**Action item**
Please return all lines of the data below containing the string "assign".

**Data for processing**
===== src/rtl/cmdbuf_seq.sv =====
module cmdbuf_seq #(
  parameter int BUF_BYTES = 256,
  parameter int AW = 32,
  parameter int SW = 32,
  parameter logic [AW-1:0] BASE_ADDR = 'h80
) (
  input  logic                         clk,
  input  logic                         rst_n,
  input  logic                         start,
  input  logic [AW-1:0]                cmd_addr,
  input  logic [SW-1:0]                cmd_size,
  input  logic [AW-1:0]                rsp_addr,
  input  logic [SW-1:0]                rsp_size,
  output logic                         busy,
  output logic                         done,
  output logic                         error,
  output logic                         buf_en,
  output logic                         buf_we,
  output logic [$clog2(BUF_BYTES)-1:0] buf_addr,
  output logic [7:0]                   buf_wdata,
  input  logic [7:0]                   buf_rdata,
  output logic                         cmd_valid,
  output logic [7:0]                   cmd_data,
  output logic                         cmd_last,
  input  logic                         cmd_ready,
  input  logic                         rsp_valid,
  input  logic [7:0]                   rsp_data,
  input  logic                         rsp_last,
  output logic                         rsp_ready
);
  localparam int BW = $clog2(BUF_BYTES);
  localparam int CW = BW + 1;
  localparam int W  = ((AW > SW) ? AW : SW) + 1;
  localparam logic [W-1:0]  LIMIT    = W'(BUF_BYTES);
  localparam logic [CW-1:0] LAST_IDX = CW'(BUF_BYTES - 1);

  typedef enum logic [2:0] {S_IDLE, S_CHECK, S_SEND, S_WAIT, S_CLEAR, S_WRITE, S_DONE} st_t;
  st_t st;

  logic [AW-1:0] c_off, r_off;
  logic [SW-1:0] c_sz, r_sz;
  logic [CW-1:0] cnt, rcnt;
  logic          pend, vld, err_q;
  logic [7:0]    cmd_q;
  logic [7:0]    scratch [BUF_BYTES];

  wire [W-1:0]  c_off_w = W'(c_off);
  wire [W-1:0]  r_off_w = W'(r_off);
  wire          bad = (c_off_w > LIMIT) || (c_off_w + W'(c_sz) > LIMIT) ||
                      (r_off_w > LIMIT) || (r_off_w + W'(r_sz) > LIMIT);
  wire [CW-1:0] c_len = c_sz[CW-1:0];
  wire [CW-1:0] r_len = r_sz[CW-1:0];
  wire          fetch = (st == S_SEND) && !pend && !vld && (cnt != c_len);
  wire          wr_rsp = (st == S_WRITE) && (cnt != r_len);
  wire          take = (st == S_WAIT) && rsp_valid;

  assign busy      = (st != S_IDLE);
  assign done      = (st == S_DONE);
  assign error     = err_q;
  assign rsp_ready = (st == S_WAIT);
  assign cmd_valid = vld;
  assign cmd_data  = cmd_q;
  assign cmd_last  = vld && (cnt == c_len - CW'(1));
  assign buf_en    = fetch || (st == S_CLEAR) || wr_rsp;
  assign buf_we    = (st == S_CLEAR) || wr_rsp;
  assign buf_wdata = (wr_rsp && cnt < rcnt) ? scratch[cnt[BW-1:0]] : 8'h00;

  always_comb begin
    case (st)
      S_SEND:  buf_addr = c_off[BW-1:0] + cnt[BW-1:0];
      S_WRITE: buf_addr = r_off[BW-1:0] + cnt[BW-1:0];
      default: buf_addr = cnt[BW-1:0];
    endcase
  end

  always_ff @(posedge clk) begin
    if (take && rcnt != r_len) scratch[rcnt[BW-1:0]] <= rsp_data;
  end

  always_ff @(posedge clk) begin
    if (!rst_n) begin
      st    <= S_IDLE;
      c_off <= '0;
      r_off <= '0;
      c_sz  <= '0;
      r_sz  <= '0;
      cnt   <= '0;
      rcnt  <= '0;
      pend  <= 1'b0;
      vld   <= 1'b0;
      err_q <= 1'b0;
      cmd_q <= '0;
    end else begin
      case (st)
        S_IDLE: if (start) begin
          c_off <= cmd_addr - BASE_ADDR;
          r_off <= rsp_addr - BASE_ADDR;
          c_sz  <= cmd_size;
          r_sz  <= rsp_size;
          err_q <= 1'b0;
          st    <= S_CHECK;
        end
        S_CHECK: begin
          cnt  <= '0;
          rcnt <= '0;
          pend <= 1'b0;
          vld  <= 1'b0;
          if (bad) begin
            err_q <= 1'b1;
            st    <= S_DONE;
          end else st <= S_SEND;
        end
        S_SEND: begin
          if (fetch) pend <= 1'b1;
          else if (!pend && !vld) st <= S_WAIT;
          if (pend) begin
            cmd_q <= buf_rdata;
            vld   <= 1'b1;
            pend  <= 1'b0;
          end
          if (vld && cmd_ready) begin
            vld <= 1'b0;
            cnt <= cnt + CW'(1);
          end
        end
        S_WAIT: if (take) begin
          if (rcnt != r_len) rcnt <= rcnt + CW'(1);
          if (rsp_last) begin
            cnt <= '0;
            st  <= S_CLEAR;
          end
        end
        S_CLEAR: begin
          cnt <= cnt + CW'(1);
          if (cnt == LAST_IDX) begin
            cnt <= '0;
            st  <= S_WRITE;
          end
        end
        S_WRITE: begin
          if (wr_rsp) cnt <= cnt + CW'(1);
          else st <= S_DONE;
        end
        default: st <= S_IDLE;
      endcase
    end
  end


  busy_rise_chk: assert property (@(posedge clk) disable iff (!rst_n)
    $rose(busy) |-> $past(start));

  reject_quiet_chk: assert property (@(posedge clk) disable iff (!rst_n)
    err_q |-> !buf_en && !cmd_valid);

  cmd_hold_chk: assert property (@(posedge clk) disable iff (!rst_n)
    cmd_valid && !cmd_ready |=> cmd_valid && $stable(cmd_data) && $stable(cmd_last));

  rsp_gate_chk: assert property (@(posedge clk) disable iff (!rst_n)
    rsp_ready |-> busy && !cmd_valid && !buf_en);

  done_pulse_chk: assert property (@(posedge clk) disable iff (!rst_n)
    done |=> !done && !busy);
endmodule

**Answer for this exercise**
  assign busy      = (st != S_IDLE);
  assign done      = (st == S_DONE);
  assign error     = err_q;
  assign rsp_ready = (st == S_WAIT);
  assign cmd_valid = vld;
  assign cmd_data  = cmd_q;
  assign cmd_last  = vld && (cnt == c_len - CW'(1));
  assign buf_en    = fetch || (st == S_CLEAR) || wr_rsp;
  assign buf_we    = (st == S_CLEAR) || wr_rsp;
  assign buf_wdata = (wr_rsp && cnt < rcnt) ? scratch[cnt[BW-1:0]] : 8'h00;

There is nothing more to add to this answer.